En el rincón de la mesa, cubierta de rollos de papel de dibujo, había una botella de aceite, un trozo de pan y media cebolla de aspecto lánguido.

– Yevguenia… -dijo él.

La mirada de la mujer, de ordinario irónica y observadora, tenía en aquel momento una expresión particular, extraña.

– ¿Tiene hambre? -le preguntó-. ¿Acaba de llegar?

Parecía querer destruir aquel sentimiento nuevo que había surgido entre los dos y que ya era imposible de romper. Él había cambiado, ya no era el mismo; aquel hombre al que habían confiado cientos de soldados y sombrías máquinas de guerra tenía ahora los ojos implorantes de un muchacho infeliz. Ella se sentía confusa ante aquella incongruencia, quería mostrarse condescendiente, compadecerle, olvidar su fuerza. Su felicidad era la libertad. Pero ahora la libertad la estaba abandonando y aun así, se sentía feliz.

– Pero bueno, ¿tan difícil es de comprender? -dijo Nóvikov de repente.

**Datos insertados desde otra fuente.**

What follows belongs to an exercise in optimizing a design on an open flow for small area, a short achievable clock period and few clock cycles per item; a production flow would make more cautious choices. Only simulation tests tie the RTL to the original design; equivalence was not proved.

===== flow/run.sh =====
#!/bin/bash
# synth_recipe.tcl (not shown) runs the flow's synth.tcl, then flattens the netlist and writes it again
# the make line also repeats each setting of config.mk as NAME=value (left out here)
make -C /OpenROAD-flow-scripts/flow DESIGN_CONFIG=/design/flow/config.mk WORK_HOME=/design/flow/orfs CLKGATE_MAP_FILE= SYNTH_SCRIPT=/design/flow/synth_recipe.tcl finish

===== flow/config.mk =====
export PLATFORM = sky130hd
export DESIGN_NAME = mul_pipe
export DESIGN_NICKNAME = mul_pipe
export VERILOG_FILES = /design/flow/design.v
export SDC_FILE = /design/flow/constraint.sdc
export NUM_CORES = 4
export LEC_CHECK = 0
export CAP_MARGIN = 20
export CORE_MARGIN = 2
export CORE_UTILIZATION = 40
export SLEW_MARGIN = 20

===== flow/constraint.sdc =====
create_clock -name core_clock -period 16.0 [get_ports {clk}]
set_input_delay 3.2000 -clock core_clock [delete_from_list [all_inputs] [get_ports {clk}]]
set_output_delay 3.2000 -clock core_clock [all_outputs]
set_load 0.01 [all_outputs]

===== flow/design.v =====
module mul_pipe #(
  parameter int WIDTH  = 64,
  parameter int STAGES = 5,
  parameter int TAG_W  = 5
) (
  input  logic             clk,
  input  logic             resetn,
  input  logic             in_valid,
  output logic             in_ready,
  input  logic [WIDTH-1:0] a,
  input  logic [WIDTH-1:0] b,
  input  logic [1:0]       mul_type,
  input  logic [TAG_W-1:0] in_tag,
  input  logic             flush,
  output logic             out_valid,
  input  logic             out_ready,
  output logic [WIDTH-1:0] out_res,
  output logic [TAG_W-1:0] out_tag,
  output logic             busy
);
  localparam int PW = 2 * WIDTH;
  logic              s_a;
  logic              s_b;
  logic              lo;
  logic [PW-1:0]     a_ext;
  logic [PW-1:0]     b_ext;
  logic [PW-1:0]     prod;
  logic [STAGES-1:0] valid;
  logic [STAGES-1:0] move;
  logic [WIDTH-1:0]  res_q;
  logic [TAG_W-1:0]  tag_q;
  assign s_a   = (mul_type != 2'b11);
  assign s_b   = !mul_type[1];
  assign lo    = (mul_type == 2'b00);
  assign a_ext = {{WIDTH{a[WIDTH-1] & s_a}}, a};
  assign b_ext = {{WIDTH{b[WIDTH-1] & s_b}}, b};
  assign prod  = a_ext * b_ext;
  for (genvar g = 0; g < STAGES; g++) begin : g_move
    assign move[g] = out_ready || !(&valid[STAGES-1:g]);
  end
  assign in_ready  = move[0] && !flush;
  assign out_valid = valid[STAGES-1];
  assign busy      = |valid;
  assign out_res   = res_q;
  assign out_tag   = tag_q;
  always_ff @(posedge clk or negedge resetn) begin
    if (!resetn) begin
      valid <= '0;
    end else if (flush) begin
      valid <= '0;
    end else begin
      if (move[0]) valid[0] <= in_valid;
      for (int i = 1; i < STAGES; i++) begin
        if (move[i]) valid[i] <= valid[i-1];
      end
    end
  end
  if (STAGES == 1) begin : g_one
    always_ff @(posedge clk or negedge resetn) begin
      if (!resetn) begin
        res_q <= '0;
        tag_q <= '0;
      end else if (in_valid && in_ready) begin
        res_q <= lo ? prod[WIDTH-1:0] : prod[PW-1:WIDTH];
        tag_q <= in_tag;
      end
    end
  end else begin : g_multi
    logic [PW-1:0]    p_q  [STAGES-1];
    logic [TAG_W-1:0] t_q  [STAGES-1];
    logic [STAGES-2:0] lo_q;
    always_ff @(posedge clk) begin
      if (in_valid && in_ready) begin
        p_q[0]  <= prod;
        t_q[0]  <= in_tag;
        lo_q[0] <= lo;
      end
      for (int i = 1; i < STAGES - 1; i++) begin
        if (move[i] && valid[i-1]) begin
          p_q[i]  <= p_q[i-1];
          t_q[i]  <= t_q[i-1];
          lo_q[i] <= lo_q[i-1];
        end
      end
    end
    always_ff @(posedge clk or negedge resetn) begin
      if (!resetn) begin
        res_q <= '0;
        tag_q <= '0;
      end else if (move[STAGES-1] && valid[STAGES-2]) begin
        res_q <= lo_q[STAGES-2] ? p_q[STAGES-2][WIDTH-1:0]
                                : p_q[STAGES-2][PW-1:WIDTH];
        tag_q <= t_q[STAGES-2];
      end
    end
  end
endmodule

==> run summary <==
## final cells by class
cell class / instances / area [um2] / area share [%]
clock inverter: 34 / 385 / 0.230
sequential: 610 / 17900 / 10.7
timing repair buffer: 493 / 3900 / 2.33
clock buffer: 69 / 1430 / 0.853
inverter: 4165 / 15600 / 9.33
antenna: 12 / 30.0 / 0.0179
tap: 5242 / 6560 / 3.92
multi-input combinational: 10300 / 122000 / 72.6
## cells by family (layout without fill, tap and decap cells)
| logic type | after synthesis | in the layout |
|---|---|---|
| muxes | 70 | 70 |
| adders and majority gates | 4913 | 4913 |
| AOI/OAI and AO/OA | 524 | 524 |
| other | 0 | 12 |
| xor gates and xnor gates | 148 | 148 |
| DFF | 610 | 610 |
| buffers and inverters | 5147 | 4761 |
| and+or+nand+nor | 4650 | 4650 |
## through the flow
step,worst slack [ns],util [%]
after floorplan,1.70,-
after global placement,1.06,41.9
after detailed placement,0.897,41.9
after CTS,1.56,42.3
after global routing,0.836,42.3
final,1.59,42.3
## synthesized netlist by cell type (74+ instances only)
| master | count |
|---|---|
| fa_1 | 4468 |
| clkbuf_1 | 958 |
| nand2_1 | 2883 |
| inv_1 | 4165 |
| o21ai_0 | 88 |
| dfrtp_1 | 74 |
| xnor2_1 | 99 |
| a21oi_1 | 228 |
| and2_1 | 1398 |
| ha_1 | 445 |
| edfxtp_1 | 536 |
| nor2_1 | 212 |
## per-layer routing
layer,vias up,track usage (%),wire length (um)
met5,-,0,92
met3,969,5.55,45800
met4,14,10.2,23700
met1,57700,34.9,202000
met2,4784,39.4,222000
li1,44200,-,-
## flip-flops by register name, indices dropped and copies added (netlist names)
| signal | flops |
|---|---|
| valid | 5 |
| tag_q | 5 |
| g_multi.t_q | 20 |
| g_multi.lo_q | 4 |
| g_multi.p_q | 512 |
| res_q | 64 |
## critical path, delay by kind of cell
kind / cells / cell delay, ns
AO/OA/AOI/OAI: 9 / 1.85
XOR/XNOR: 1 / 0.09
AND/OR/NAND/NOR: 3 / 0.70
adder cells (fa/ha/maj): 11 / 6.04
buffers and inverters: 10 / 2.77
## worst paths after layout
check	to	slack, ns	cells after the start
hold reg to reg	g_multi.p_q[3][124]$_DFFE_PP_	0.39	0
max in group asynchronous	res_q[53]$_DFFE_PN0P_	12.49	2
hold / removal	g_multi.p_q[3][124]$_DFFE_PP_	0.39	0
min in group asynchronous	tag_q[4]$_DFFE_PN0P_	2.51	1
setup / recovery	g_multi.p_q[0][127]$_DFFE_PP_	1.59	34
setup reg to reg	g_multi.p_q[0][125]$_DFFE_PP_	12.27	7
==> impl_metrics.toml <==
[outcome]
status = "timing/DRC/antenna clean"

[finish]
stdcell_area_um2 = 167000
final_cell_mix = "4466 x fa_1, 4165 x inv_1, 2883 x nand2_1, 1397 x and2_1, 536 x edfxtp_1"
stdcell_count = 20900
nets = 20700
final_common_cell = "fa_1"
fillers = 38300
area_growth_pct = 5.46
drive_gt1_share_pct = 3.38

[clocking]
clockBufferDepth = 3
clkSinkCount = 610
htree_levels = 2
cts_root_buf = "clkbuf_16"
post_cts_buffers = 0
cts_buffers = 55
cts_tree = "yes"
cts_hold_buf = 0
clkTransAtPathRegs_ns = 0.06
ctsResizeCount = 0
clkLatencyLatePin_ns = 0.65

[critical_path]
crit_slowest_cell = "fa_1"
r2r-start = "valid[4]$_DFFE_PN0P_"
end_kind = "register"
startpoint = "mul_type[0]"
start_kind = "primary input"
worstSetupPathType = "primary input to register"
critical_path.max_stage_delay_ns = 0.86
worstPathRequired_ns = 16.36
arrival_ns = 14.77
cp_max_fo = 63
critPathMostFrequentCell = "fa_1"

[sta]
maxSlewHeadroom_pct = 17.1
finalSetupTns_ns = 0
skew_ns = 0.0578
hold_ws_ns = 0.393
hold_viol = 0
worst_pin_slew_ns = 1.24
drv_slew = 0
layout_min_cycle_time_ns = 14.41
grt_setup_unrepaired = "false"
setup_viol = 0
fmax_ghz = 0.0694
fin_crit_sh_pct = 90.1

[synth]
ys.flop_type = "edfxtp_1"
synth_cell_types = 70
synth_area_leader_cell = "fa_1"
synth_compound_area_share_pct = 2.00
synth-edff-count = 536
ys_warn_count = 3
yosysTopAreaCellShare_pct = 56.3
synth-adder-area-share_pct = 59.8
synth_nets = 21100
synthMuxAreaShare_pct = 0.445
async_flop_share_pct = 12.1
yosys.area_share.simple_pct = 13.4
synth_xor_area_share_pct = 0.816
synth_top_family_by_area = "adder cells"
synth_area_um2 = 159000
synth.avg_cell_area_um2 = 9.89
yosysSeqAreaShare_pct = 11.3
netlist_top_cells_area = "fa_1 56%, edfxtp_1 10%, inv_1 9.8%, nand2_1 6.8%, and2_1 5.5%"
syn-instance-count = 16100
synth-seq-cells = 610

[die]
dieHeight_um = 634
core_um2 = 396000
ios = 212
die_w_um = 634
die-area_um2 = 402000
rows = 231
start_util_pct = 40.1

[placed_design]
place_inst = 20800
numPortBuffers = 211
dpl.hpwl_um = 410000
place.gp.congestion = 0.952
place_area_um2 = 166000

[drt]
drc = 0
via_per_inst = 5.14
wire_per_inst_um = 23.6
vias = 108000
dr.first_iter.drc_count = 8452
firstDrtPassIters = 8
detail-route-antenna-nets = 0
wirelength_um = 494000

[global_route]
antenna_found_initial = 38
grt_start_max_net_pins = 84
grt_usage_pct = 25.5
overflow = 0
grt_pass1_vias = 118000
grt_pass1_wl_um = 761000

[job]
max_cap_viol_count = 0

[hold_path]
hold_class = "register to register"
hp-start = "g_multi.p_q[2][124]$_DFFE_PP_"
Testbench counts, summed over its fixed seeds: cycles 14,780, items 4,800.

-- re-timing with driven ports --
How much do the figures lean on ideal ports? The routed layout below was timed once more, with nothing changed but the port constraints. Step 1, drivers: a clkbuf_16 drives clk and a buf_2 each remaining input, both assumed. Step 2 moves the port delays by t, midway between the first and last clock arrival at a register: inputs arrive t later, outputs are due t later. That takes back most of the time a late clock gives input paths. a / b / c = ideal ports / drivers / drivers and shift; a / b = the first two.
t, ns: 0.678
setup slack, ns: 1.586 / 1.617 / 0.938
worst setup path at the end: input to register
worst data-port slew with drivers (ns): 0.18
After both steps this run still meets setup and hold. For this run, drivers alone change the setup slack by +0.031 ns; drivers and shift together by -0.648 ns.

Y una vez más dejó de percibir sus propias palabras y las de ella. De nuevo se adueñó de él un sentimiento de felicidad y, junto a éste, otro sentimiento vinculado de alguna manera al primero: su disposición a morir en aquel preciso instante. Ella le rodeó el cuello con los brazos, y sus cabellos como agua tibia le tocaron la frente, las mejillas, y entre la penumbra de sus cabellos esparcidos, él pudo ver los ojos de Yevguenia.

El tenue susurro de su voz apagó el fragor de la guerra, el rumor de los tanques…

Por la noche bebieron agua caliente y comieron un poco de pan.

– Nuestro oficial se ha olvidado de lo que es el pan negro -dijo Yevguenia.